Poor families in the developing world often lack the resources to take advantage of healthcare. Distance to health facilities, lost wages due to illness, the costs of care-taking and care-seeking, facility fees and other out-of-pocket costs limit access and can threaten to drive poor families deeper into poverty. Conditional Cash Transfer (CCT) programs--which transfer cash to poor mothers for use of health services and education--are one of the strategies to create incentives for the poor to use preventive health care services. Evaluations show that CCT programs work, and their use is spreading rapidly throughout the developing world. Since 1997, seven countries in Latin America and the Caribbean have implemented and evaluated CCT programs with health and nutrition components, and other countries are in the process of developing programs.
This paper analyzes key features of CCT programs and offers practical advice for the design of future CCT programs.

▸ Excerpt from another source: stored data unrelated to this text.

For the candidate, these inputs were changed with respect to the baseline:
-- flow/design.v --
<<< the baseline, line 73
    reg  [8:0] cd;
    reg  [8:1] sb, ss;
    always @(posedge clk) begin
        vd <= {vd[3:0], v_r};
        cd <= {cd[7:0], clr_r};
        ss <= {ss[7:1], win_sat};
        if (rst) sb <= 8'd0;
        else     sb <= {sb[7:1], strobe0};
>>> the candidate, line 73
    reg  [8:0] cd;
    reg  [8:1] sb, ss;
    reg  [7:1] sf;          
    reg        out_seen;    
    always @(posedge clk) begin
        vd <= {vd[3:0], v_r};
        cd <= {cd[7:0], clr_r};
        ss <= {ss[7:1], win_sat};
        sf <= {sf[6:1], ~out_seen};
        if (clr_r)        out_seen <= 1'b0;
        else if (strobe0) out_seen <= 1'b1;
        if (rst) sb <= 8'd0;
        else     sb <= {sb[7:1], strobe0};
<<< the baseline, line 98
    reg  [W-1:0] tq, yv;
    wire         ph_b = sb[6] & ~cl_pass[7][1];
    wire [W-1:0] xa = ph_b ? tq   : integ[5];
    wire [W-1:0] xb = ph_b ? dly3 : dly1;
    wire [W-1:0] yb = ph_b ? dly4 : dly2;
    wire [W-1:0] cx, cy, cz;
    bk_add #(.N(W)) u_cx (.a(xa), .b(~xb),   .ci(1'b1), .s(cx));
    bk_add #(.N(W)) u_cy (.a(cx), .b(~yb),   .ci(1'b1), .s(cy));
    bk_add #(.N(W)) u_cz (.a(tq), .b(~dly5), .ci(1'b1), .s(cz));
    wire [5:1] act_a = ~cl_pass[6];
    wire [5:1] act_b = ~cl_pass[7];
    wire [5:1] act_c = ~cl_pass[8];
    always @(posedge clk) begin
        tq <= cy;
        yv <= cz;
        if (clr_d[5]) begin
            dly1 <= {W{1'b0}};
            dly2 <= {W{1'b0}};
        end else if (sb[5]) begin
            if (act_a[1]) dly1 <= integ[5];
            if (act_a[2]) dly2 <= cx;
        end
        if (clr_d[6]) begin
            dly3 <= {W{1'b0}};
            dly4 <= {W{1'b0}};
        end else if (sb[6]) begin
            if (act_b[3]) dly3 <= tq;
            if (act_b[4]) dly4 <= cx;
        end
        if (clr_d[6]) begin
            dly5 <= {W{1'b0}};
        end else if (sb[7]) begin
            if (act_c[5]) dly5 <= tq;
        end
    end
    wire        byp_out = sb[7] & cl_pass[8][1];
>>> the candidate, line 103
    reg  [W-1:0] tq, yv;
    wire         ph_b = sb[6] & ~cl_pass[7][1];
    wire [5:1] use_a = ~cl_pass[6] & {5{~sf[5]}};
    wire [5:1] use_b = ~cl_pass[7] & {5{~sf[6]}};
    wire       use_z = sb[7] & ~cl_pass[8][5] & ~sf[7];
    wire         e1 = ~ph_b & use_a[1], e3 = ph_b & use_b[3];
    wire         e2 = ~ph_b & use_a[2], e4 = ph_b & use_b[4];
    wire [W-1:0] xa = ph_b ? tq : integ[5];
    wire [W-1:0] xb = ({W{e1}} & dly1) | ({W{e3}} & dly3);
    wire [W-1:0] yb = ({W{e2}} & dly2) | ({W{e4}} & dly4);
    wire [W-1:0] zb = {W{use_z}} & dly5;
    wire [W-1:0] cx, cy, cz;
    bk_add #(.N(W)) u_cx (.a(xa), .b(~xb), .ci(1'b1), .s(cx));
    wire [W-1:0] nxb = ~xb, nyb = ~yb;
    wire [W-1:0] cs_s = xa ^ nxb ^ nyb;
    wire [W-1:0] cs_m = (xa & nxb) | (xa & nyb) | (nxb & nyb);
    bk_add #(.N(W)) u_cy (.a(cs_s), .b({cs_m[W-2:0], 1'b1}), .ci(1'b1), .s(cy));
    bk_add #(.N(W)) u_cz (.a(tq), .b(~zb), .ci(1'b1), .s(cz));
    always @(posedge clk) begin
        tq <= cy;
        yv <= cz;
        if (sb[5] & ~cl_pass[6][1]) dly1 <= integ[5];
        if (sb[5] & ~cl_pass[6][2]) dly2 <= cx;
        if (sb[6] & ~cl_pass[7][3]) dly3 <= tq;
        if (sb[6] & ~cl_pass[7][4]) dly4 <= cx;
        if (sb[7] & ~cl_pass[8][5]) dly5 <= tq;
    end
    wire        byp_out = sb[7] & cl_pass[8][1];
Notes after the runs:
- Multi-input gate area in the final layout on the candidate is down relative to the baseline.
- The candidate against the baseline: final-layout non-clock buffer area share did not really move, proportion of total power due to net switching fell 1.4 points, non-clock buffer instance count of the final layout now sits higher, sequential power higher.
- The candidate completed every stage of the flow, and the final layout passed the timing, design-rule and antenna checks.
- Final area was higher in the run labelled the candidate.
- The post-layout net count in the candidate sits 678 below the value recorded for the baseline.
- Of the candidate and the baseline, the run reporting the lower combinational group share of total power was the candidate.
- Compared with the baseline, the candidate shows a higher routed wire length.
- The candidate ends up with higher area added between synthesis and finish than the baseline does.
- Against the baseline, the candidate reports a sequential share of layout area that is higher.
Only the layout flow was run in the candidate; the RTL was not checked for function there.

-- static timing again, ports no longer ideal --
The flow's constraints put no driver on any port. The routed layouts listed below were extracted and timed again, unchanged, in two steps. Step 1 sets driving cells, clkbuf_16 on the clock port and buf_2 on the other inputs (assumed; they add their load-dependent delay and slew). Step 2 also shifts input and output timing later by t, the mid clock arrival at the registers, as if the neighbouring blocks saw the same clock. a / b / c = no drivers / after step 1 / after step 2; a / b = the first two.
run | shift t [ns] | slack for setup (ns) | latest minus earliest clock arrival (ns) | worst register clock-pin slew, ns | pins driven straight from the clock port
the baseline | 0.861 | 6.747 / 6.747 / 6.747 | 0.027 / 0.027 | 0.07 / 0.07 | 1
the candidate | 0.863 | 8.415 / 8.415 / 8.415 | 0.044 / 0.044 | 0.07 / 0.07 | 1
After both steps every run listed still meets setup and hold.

Recommendations include:
- Consider country context: are preventive services under-utilized by the poor the country in which you are working? What is the principal barrier to access?
- Model the effects of a cash transfer before the program is in place, and set the amount of the transfer based on the effects you want to achieve.
- CCT programs are most successful where the quality of health clinics is good.
- Evaluate what happens when compliance is enforced versus when it is not enforced.
- Target the extreme poor.
- Learn from other programs: evaluations and experienced staff should be made available to support governments in the development of programs.
This paper is one in a series of four CGD working papers written in conjunction with the Performance-Based Incentives Working Group (Working Paper Nos. 119 – 122).